(Collected data entries)

----

$ cat config.mk
export PLATFORM = sky130hd
export DESIGN_NAME = hazardCtrl
export DESIGN_NICKNAME = d
export VERILOG_FILES = /design/src/hdl/hazardPkg.sv /design/src/hdl/bypass.sv /design/src/hdl/stall.sv /design/src/hdl/memWaitFsm.sv /design/src/hdl/hiloTimer.sv /design/src/hdl/hazardCtrl.sv
export SDC_FILE = /design/constraint.sdc
export NUM_CORES = 1
export LEC_CHECK = 0
export ABC_AREA = 1
export ABC_CLOCK_PERIOD_IN_PS = 2400
export BUFFER_PORTS_ARGS = -buffer_cell sky130_fd_sc_hd__buf_2
export CAP_MARGIN = 20
export CORE_UTILIZATION = 25
export DETAILED_ROUTE_END_ITERATION = 16
export GPL_ROUTABILITY_DRIVEN = 0
export PLACE_DENSITY = 0.53
export SLEW_MARGIN = 20
export SYNTH_ARGS = -nofsm -noshare
export SYNTH_HDL_FRONTEND = slang
export SYNTH_SLANG_ARGS = --single-unit
$ cat constraint.sdc
create_clock -name clk -period 2.4 [get_ports clk]
set_clock_uncertainty 0.1 [all_clocks]
set_input_delay 0.12 -clock clk [delete_from_list [all_inputs] [get_ports clk]]
set_output_delay 0.12 -clock clk [all_outputs]
set_load 0.01 [all_outputs]
[config.mk]
export PLATFORM = sky130hd
export DESIGN_NAME = clock_display
export DESIGN_NICKNAME = d
export VERILOG_FILES = /design/src/clock_pkg.sv /design/src/clock_display.sv /design/src/display_formatter.sv /design/src/field_editor.sv /design/src/time_keeper.sv
export SDC_FILE = /design/constraint.sdc
export NUM_CORES = 1
export LEC_CHECK = 0
export BUFFER_PORTS_ARGS = -buffer_cell sky130_fd_sc_hd__buf_2
export CAP_MARGIN = 20
export CORE_AREA = 2 2 76 107
export DETAILED_ROUTE_END_ITERATION = 8
export DIE_AREA = 0 0 78 109
export GPL_TIMING_DRIVEN = 1
export PLACE_DENSITY = 0.8
export SYNTH_ARGS = -nofsm -noshare
export SYNTH_HDL_FRONTEND = slang
export SYNTH_SLANG_ARGS = --single-unit
[constraint.sdc]
create_clock -name clk -period 4.4 [get_ports clk]
set_input_delay 0.44 -clock clk [delete_from_list [all_inputs] [get_ports clk]]
set_output_delay 0.44 -clock clk [all_outputs]
set_load 0.05 [all_outputs]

----

EXERCISE PROMPT:
Return each line among the entries that holds the word "hazardCtrl".

TASK SOLUTION:
export DESIGN_NAME = hazardCtrl
export VERILOG_FILES = /design/src/hdl/hazardPkg.sv /design/src/hdl/bypass.sv /design/src/hdl/stall.sv /design/src/hdl/memWaitFsm.sv /design/src/hdl/hiloTimer.sv /design/src/hdl/hazardCtrl.sv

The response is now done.